Thank you, Mr. Chair. And that sounds like a great experience. I was -- had an experience with a US film production in my previous employment in, Mr. Chair, your community of Dettah, and it was really significant to see how much opportunity brought to the community and to see the late Chief Eddie Sangris shake Hilary Swank's hand was really exciting as well. So this can really bring Northerners -- or bring the North to Hollywood or to that larger film industry and bring, of course, film industry here locally.
The issue is this rebate is -- like, no one's going to complain about it. This is good that it's there. It's very, very small. And if you're looking to build an industry around a rebate program, which basically every jurisdiction does. The reason they film in, you know, European countries, small European countries, you know, like, why are productions setting up there, it's because their film -- how their film rebates are structured.
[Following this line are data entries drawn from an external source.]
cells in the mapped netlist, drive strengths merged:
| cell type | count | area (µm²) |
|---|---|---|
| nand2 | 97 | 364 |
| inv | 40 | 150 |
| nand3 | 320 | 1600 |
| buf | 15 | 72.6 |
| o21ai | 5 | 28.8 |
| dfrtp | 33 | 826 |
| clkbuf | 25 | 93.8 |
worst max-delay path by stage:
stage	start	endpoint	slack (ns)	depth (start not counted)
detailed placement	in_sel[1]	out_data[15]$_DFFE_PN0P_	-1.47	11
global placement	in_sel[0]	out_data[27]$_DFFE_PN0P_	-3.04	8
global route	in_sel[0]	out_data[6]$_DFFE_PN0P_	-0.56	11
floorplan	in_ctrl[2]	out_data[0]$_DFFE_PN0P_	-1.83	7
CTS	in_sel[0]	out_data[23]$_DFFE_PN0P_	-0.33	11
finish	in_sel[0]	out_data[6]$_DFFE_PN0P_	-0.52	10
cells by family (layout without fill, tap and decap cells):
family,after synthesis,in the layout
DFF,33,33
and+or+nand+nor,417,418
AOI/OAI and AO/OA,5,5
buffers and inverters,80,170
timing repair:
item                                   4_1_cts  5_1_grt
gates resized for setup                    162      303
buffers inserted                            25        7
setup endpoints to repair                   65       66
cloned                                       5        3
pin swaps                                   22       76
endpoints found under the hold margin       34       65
This could be an area where we could attract a lot more -- or more productions to and also support local filmmakers as well if we expanded this program, but it's going to take a significant amount of expansion. Not $1 million or $1.5 million, but tens of millions if we want to take it seriously and really grow our industry here.
Is there any possibility or long-term planning? Obviously, we have fiscal challenges we need to address, but we also have economic challenges we need to address and a lot of jobs in the private sector that are leaving the territory with the closure of the mines and not a lot to replace them. So the good stuff about this is, again, the times nine multiplier for every dollar we put into this but also the sustainable jobs it creates as long as the funding's there. It is very much a "if you fund it, they will come" kind of model.
So as we try to pivot into a future, an increasingly uncertain future, is a more robust film rebate program, that can attract larger productions, support more local productions, and grow a film industry in -- I mean, in the hub communities, part of the department's long-term thinking? Thank you.